BEGIN

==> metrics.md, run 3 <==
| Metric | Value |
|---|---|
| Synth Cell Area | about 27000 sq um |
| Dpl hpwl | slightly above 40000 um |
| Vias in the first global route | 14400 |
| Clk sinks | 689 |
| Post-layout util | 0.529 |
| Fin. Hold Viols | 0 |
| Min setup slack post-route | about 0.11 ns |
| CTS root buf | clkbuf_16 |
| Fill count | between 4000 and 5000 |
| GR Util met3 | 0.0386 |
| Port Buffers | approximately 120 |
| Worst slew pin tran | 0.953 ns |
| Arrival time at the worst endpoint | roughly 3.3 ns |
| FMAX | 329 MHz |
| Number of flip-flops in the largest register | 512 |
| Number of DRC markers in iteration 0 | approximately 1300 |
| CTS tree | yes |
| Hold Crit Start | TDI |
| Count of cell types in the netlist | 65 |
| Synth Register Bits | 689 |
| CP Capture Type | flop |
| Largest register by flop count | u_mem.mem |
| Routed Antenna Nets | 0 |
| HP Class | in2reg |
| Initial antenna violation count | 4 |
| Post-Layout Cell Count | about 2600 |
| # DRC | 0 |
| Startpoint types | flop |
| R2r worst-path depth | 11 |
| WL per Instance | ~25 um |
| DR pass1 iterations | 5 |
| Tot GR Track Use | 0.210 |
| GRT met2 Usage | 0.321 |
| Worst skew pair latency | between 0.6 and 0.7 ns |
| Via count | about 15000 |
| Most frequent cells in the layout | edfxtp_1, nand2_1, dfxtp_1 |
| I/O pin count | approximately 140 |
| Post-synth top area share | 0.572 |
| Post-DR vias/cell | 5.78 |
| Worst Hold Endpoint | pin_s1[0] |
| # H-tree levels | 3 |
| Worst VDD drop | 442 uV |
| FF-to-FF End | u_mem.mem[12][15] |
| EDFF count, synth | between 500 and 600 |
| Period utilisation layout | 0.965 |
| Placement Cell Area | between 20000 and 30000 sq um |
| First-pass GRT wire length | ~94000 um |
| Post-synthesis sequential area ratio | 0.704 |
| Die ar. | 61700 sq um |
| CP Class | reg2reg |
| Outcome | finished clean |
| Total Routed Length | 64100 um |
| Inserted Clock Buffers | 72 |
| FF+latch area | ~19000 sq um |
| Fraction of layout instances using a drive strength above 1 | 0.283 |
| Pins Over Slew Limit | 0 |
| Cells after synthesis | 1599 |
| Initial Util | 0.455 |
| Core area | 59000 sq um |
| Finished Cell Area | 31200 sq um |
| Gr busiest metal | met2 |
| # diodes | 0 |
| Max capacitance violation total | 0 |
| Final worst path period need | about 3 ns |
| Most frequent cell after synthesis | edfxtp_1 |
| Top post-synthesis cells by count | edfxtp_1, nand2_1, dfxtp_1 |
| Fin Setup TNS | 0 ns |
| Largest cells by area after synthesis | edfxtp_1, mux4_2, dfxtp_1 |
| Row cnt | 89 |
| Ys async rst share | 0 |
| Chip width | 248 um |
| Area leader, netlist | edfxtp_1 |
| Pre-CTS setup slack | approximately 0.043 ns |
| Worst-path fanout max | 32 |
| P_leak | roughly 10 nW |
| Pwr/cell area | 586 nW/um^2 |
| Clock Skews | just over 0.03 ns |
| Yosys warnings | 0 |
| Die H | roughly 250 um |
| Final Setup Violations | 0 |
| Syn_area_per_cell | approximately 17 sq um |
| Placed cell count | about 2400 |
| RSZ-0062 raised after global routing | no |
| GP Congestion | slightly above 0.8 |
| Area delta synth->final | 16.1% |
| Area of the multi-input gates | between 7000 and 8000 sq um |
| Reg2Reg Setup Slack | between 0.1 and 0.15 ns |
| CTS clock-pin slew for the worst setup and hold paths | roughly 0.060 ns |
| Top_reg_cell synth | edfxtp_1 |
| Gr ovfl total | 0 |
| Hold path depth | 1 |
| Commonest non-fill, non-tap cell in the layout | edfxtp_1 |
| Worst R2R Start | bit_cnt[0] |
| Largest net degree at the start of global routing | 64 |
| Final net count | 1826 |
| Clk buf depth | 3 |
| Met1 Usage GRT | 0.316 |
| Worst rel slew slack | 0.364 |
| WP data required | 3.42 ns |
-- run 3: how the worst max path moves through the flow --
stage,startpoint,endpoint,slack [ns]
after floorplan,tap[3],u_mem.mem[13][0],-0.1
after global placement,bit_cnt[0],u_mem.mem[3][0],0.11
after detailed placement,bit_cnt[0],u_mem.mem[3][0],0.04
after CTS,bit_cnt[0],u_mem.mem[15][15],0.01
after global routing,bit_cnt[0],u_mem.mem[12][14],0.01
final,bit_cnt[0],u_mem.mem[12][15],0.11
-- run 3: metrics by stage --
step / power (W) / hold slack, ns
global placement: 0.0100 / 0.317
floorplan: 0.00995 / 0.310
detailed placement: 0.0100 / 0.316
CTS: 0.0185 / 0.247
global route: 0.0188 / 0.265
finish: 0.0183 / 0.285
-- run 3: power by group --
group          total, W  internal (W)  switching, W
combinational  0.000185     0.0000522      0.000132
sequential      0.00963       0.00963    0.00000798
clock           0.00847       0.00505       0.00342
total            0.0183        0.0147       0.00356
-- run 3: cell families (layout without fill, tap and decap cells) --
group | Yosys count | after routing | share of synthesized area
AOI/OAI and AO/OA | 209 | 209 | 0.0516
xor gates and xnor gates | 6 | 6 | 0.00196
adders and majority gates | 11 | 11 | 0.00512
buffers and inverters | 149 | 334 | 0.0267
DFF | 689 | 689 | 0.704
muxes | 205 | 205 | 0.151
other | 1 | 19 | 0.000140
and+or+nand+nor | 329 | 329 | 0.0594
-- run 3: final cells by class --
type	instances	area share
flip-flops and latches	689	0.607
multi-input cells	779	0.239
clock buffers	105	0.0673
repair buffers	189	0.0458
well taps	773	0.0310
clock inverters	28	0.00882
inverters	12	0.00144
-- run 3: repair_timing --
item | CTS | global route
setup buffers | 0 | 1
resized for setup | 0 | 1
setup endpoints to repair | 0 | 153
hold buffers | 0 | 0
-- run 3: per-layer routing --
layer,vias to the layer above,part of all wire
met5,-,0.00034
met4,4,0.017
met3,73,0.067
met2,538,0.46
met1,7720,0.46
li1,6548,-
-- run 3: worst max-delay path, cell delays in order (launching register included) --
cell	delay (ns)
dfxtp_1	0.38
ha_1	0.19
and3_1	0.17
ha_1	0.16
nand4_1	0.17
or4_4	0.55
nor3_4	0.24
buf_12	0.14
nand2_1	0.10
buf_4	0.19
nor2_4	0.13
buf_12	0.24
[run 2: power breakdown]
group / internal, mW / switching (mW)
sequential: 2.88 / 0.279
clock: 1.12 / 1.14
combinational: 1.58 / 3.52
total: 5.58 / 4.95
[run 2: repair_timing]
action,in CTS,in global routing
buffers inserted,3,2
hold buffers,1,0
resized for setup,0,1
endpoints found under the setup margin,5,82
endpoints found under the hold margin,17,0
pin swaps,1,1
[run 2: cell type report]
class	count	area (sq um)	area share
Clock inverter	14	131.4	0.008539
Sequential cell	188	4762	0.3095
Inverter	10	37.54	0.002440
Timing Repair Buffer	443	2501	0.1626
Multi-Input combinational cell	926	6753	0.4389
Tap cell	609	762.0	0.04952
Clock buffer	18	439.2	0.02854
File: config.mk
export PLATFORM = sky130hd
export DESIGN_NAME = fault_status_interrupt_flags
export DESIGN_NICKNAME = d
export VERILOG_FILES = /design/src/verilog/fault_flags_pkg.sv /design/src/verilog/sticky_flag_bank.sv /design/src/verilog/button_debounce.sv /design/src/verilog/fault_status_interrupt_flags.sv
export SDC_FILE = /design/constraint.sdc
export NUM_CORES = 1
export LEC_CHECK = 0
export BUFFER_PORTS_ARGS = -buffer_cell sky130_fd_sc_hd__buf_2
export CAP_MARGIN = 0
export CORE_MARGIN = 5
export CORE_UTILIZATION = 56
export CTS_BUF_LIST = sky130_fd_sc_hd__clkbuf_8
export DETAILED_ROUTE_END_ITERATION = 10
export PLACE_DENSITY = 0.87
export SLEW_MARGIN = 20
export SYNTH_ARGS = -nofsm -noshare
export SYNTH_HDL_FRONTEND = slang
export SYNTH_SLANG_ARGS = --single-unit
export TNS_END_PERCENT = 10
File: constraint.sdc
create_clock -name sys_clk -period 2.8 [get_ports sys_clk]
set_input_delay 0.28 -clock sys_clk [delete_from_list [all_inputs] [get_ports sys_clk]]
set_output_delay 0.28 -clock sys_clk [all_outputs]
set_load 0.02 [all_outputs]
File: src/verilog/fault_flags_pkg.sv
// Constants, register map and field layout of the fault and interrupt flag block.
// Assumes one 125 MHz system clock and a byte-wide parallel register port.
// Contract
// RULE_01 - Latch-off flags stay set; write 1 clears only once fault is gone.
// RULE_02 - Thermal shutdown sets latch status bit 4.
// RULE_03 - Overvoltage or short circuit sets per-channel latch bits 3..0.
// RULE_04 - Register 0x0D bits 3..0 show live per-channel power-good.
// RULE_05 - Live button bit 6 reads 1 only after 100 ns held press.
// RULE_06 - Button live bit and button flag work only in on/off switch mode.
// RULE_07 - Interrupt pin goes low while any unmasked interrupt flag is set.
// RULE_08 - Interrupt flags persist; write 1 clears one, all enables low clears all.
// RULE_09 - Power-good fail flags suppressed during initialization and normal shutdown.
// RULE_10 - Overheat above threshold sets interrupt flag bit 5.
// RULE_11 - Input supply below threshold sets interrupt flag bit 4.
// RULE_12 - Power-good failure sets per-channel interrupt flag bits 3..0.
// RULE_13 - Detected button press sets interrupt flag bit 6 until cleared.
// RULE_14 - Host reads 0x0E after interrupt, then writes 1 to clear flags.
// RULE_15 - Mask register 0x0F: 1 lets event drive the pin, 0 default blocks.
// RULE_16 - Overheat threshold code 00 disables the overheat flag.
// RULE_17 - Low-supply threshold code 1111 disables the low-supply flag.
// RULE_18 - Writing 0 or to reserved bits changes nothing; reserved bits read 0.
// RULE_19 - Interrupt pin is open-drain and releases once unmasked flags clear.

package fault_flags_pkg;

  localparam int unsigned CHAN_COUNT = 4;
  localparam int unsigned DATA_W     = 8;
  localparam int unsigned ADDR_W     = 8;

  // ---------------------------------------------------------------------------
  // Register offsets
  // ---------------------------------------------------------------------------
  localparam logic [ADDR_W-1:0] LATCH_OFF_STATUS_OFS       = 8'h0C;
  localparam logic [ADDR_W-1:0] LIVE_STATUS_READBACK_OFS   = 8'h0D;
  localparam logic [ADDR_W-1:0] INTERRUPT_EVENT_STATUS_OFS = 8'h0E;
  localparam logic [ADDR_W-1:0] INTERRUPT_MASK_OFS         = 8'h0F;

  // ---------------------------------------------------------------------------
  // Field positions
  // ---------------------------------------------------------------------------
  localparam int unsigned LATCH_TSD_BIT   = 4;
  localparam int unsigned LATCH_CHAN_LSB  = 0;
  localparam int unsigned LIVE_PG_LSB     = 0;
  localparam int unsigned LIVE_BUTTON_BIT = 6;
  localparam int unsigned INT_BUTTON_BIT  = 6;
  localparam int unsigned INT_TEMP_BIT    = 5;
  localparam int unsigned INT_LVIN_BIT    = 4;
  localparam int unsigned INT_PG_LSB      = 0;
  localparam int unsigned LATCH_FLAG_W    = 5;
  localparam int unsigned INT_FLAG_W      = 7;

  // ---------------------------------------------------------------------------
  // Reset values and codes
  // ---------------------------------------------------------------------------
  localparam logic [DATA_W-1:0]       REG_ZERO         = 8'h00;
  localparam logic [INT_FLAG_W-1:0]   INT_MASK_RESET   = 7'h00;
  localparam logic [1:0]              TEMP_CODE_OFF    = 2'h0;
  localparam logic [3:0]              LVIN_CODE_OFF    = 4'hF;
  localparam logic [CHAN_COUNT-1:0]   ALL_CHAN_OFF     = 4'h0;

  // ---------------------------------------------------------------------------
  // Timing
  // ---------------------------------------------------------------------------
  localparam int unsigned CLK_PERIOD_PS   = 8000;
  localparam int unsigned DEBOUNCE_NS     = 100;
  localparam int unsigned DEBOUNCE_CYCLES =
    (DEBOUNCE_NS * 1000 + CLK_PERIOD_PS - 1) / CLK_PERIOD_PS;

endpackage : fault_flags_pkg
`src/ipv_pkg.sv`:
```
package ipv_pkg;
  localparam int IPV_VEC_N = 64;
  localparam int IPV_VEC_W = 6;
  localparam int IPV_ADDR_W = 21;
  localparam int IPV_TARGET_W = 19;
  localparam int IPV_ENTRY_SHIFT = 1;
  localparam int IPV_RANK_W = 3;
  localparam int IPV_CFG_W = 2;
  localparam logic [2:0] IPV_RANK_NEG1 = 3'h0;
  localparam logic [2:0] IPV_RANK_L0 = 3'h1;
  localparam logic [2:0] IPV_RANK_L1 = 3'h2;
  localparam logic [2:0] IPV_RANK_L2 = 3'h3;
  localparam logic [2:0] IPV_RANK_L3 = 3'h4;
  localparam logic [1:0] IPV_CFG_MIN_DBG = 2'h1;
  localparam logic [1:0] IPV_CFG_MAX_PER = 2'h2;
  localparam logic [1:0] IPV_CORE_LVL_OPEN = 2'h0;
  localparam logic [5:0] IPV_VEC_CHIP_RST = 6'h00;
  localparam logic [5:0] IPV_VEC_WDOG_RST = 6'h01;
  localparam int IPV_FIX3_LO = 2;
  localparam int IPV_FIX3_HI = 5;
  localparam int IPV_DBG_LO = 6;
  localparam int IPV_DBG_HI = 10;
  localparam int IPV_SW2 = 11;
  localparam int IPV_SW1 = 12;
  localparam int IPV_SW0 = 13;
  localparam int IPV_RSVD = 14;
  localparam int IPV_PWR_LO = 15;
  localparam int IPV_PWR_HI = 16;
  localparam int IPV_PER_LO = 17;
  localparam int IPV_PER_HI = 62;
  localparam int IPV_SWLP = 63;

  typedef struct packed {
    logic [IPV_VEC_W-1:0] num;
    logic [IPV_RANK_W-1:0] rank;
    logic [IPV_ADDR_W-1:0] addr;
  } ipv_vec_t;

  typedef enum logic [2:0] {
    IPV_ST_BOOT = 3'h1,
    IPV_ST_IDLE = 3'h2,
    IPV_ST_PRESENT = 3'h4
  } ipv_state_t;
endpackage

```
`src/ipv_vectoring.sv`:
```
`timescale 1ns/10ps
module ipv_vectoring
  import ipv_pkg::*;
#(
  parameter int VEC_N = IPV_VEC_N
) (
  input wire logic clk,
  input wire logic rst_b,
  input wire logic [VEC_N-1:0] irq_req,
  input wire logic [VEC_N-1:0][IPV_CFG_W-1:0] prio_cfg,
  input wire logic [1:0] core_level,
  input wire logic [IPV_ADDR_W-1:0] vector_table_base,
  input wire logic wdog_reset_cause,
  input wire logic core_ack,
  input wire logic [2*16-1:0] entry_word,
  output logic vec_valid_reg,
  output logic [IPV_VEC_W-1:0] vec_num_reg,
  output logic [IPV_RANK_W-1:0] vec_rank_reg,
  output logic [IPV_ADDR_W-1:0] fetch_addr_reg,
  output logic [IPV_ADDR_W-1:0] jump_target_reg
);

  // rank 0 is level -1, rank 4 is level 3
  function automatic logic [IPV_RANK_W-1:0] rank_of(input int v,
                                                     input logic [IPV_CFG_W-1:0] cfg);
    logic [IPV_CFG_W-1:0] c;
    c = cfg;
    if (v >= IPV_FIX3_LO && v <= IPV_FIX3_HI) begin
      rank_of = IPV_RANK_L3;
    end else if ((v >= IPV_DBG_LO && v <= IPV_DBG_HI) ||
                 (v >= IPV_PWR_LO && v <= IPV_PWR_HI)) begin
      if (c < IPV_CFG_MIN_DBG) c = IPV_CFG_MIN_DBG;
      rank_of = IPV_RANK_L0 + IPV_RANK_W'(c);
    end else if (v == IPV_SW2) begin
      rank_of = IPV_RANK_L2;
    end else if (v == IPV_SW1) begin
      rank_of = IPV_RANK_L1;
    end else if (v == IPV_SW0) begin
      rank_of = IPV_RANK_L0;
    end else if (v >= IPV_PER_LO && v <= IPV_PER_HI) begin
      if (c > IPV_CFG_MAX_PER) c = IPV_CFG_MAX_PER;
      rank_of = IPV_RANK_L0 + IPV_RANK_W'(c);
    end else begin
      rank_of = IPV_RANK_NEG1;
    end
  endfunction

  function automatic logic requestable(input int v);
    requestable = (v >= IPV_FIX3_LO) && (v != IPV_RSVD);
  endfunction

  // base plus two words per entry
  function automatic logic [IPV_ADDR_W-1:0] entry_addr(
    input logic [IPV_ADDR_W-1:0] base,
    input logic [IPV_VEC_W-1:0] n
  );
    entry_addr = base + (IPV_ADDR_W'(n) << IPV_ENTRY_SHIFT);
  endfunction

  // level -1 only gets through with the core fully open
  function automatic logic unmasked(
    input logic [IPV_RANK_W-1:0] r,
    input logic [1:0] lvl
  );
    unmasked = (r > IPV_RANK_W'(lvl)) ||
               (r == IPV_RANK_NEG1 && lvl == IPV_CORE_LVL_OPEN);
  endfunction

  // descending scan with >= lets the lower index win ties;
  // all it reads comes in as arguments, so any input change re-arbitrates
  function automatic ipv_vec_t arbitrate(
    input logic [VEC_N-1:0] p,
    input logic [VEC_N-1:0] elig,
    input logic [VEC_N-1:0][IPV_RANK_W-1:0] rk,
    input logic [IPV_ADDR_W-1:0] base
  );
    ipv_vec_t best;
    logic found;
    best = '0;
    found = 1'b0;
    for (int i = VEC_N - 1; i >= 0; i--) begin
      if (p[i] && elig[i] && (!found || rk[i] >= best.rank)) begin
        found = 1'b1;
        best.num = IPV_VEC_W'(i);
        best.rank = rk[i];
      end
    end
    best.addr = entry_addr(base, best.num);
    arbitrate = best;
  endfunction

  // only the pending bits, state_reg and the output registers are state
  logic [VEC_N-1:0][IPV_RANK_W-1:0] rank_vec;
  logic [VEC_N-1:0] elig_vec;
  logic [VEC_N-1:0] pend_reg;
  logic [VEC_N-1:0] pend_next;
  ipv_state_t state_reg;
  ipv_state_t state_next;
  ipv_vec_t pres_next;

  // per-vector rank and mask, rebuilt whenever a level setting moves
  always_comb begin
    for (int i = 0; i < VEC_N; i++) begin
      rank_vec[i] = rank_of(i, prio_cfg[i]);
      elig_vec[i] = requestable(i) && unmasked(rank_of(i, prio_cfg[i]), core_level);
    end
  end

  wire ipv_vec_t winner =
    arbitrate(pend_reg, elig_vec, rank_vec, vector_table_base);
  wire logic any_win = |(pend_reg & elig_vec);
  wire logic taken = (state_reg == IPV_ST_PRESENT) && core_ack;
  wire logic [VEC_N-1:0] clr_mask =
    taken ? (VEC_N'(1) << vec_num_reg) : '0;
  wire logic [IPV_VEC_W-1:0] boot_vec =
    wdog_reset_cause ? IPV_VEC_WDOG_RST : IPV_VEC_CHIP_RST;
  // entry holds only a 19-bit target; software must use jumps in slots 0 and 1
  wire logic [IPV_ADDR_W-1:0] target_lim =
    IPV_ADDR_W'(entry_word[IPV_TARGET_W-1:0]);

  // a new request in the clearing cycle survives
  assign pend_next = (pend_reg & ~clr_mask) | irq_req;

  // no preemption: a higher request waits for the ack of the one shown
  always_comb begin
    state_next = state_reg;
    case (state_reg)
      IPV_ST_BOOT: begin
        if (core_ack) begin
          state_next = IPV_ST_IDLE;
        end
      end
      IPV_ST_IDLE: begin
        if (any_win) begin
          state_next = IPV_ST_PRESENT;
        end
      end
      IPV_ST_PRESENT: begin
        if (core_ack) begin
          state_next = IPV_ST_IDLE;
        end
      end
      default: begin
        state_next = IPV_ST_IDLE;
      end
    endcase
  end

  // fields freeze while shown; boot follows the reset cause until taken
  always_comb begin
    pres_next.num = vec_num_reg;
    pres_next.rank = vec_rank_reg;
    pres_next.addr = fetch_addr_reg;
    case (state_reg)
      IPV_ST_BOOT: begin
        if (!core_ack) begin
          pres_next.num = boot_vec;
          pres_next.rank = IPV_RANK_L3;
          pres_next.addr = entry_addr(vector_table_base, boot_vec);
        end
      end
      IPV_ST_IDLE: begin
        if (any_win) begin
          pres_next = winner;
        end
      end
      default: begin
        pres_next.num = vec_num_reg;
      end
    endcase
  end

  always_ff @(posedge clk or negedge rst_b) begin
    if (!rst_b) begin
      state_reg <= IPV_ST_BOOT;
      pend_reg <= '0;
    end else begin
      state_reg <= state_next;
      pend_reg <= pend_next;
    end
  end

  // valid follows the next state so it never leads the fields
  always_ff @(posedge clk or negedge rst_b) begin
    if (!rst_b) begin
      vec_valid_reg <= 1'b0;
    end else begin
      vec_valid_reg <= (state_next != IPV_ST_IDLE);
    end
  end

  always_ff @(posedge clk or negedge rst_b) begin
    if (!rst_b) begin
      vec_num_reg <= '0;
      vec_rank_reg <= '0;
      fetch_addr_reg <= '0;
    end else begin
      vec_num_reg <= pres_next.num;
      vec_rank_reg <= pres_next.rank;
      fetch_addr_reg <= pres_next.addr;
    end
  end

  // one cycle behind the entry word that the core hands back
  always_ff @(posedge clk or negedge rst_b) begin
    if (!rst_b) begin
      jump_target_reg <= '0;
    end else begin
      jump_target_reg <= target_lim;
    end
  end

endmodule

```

END

● The problem: Go through the listing above and copy each line where the string "instances" appears.

● Solution to this problem:
| Fraction of layout instances using a drive strength above 1 | 0.283 |
type	instances	area share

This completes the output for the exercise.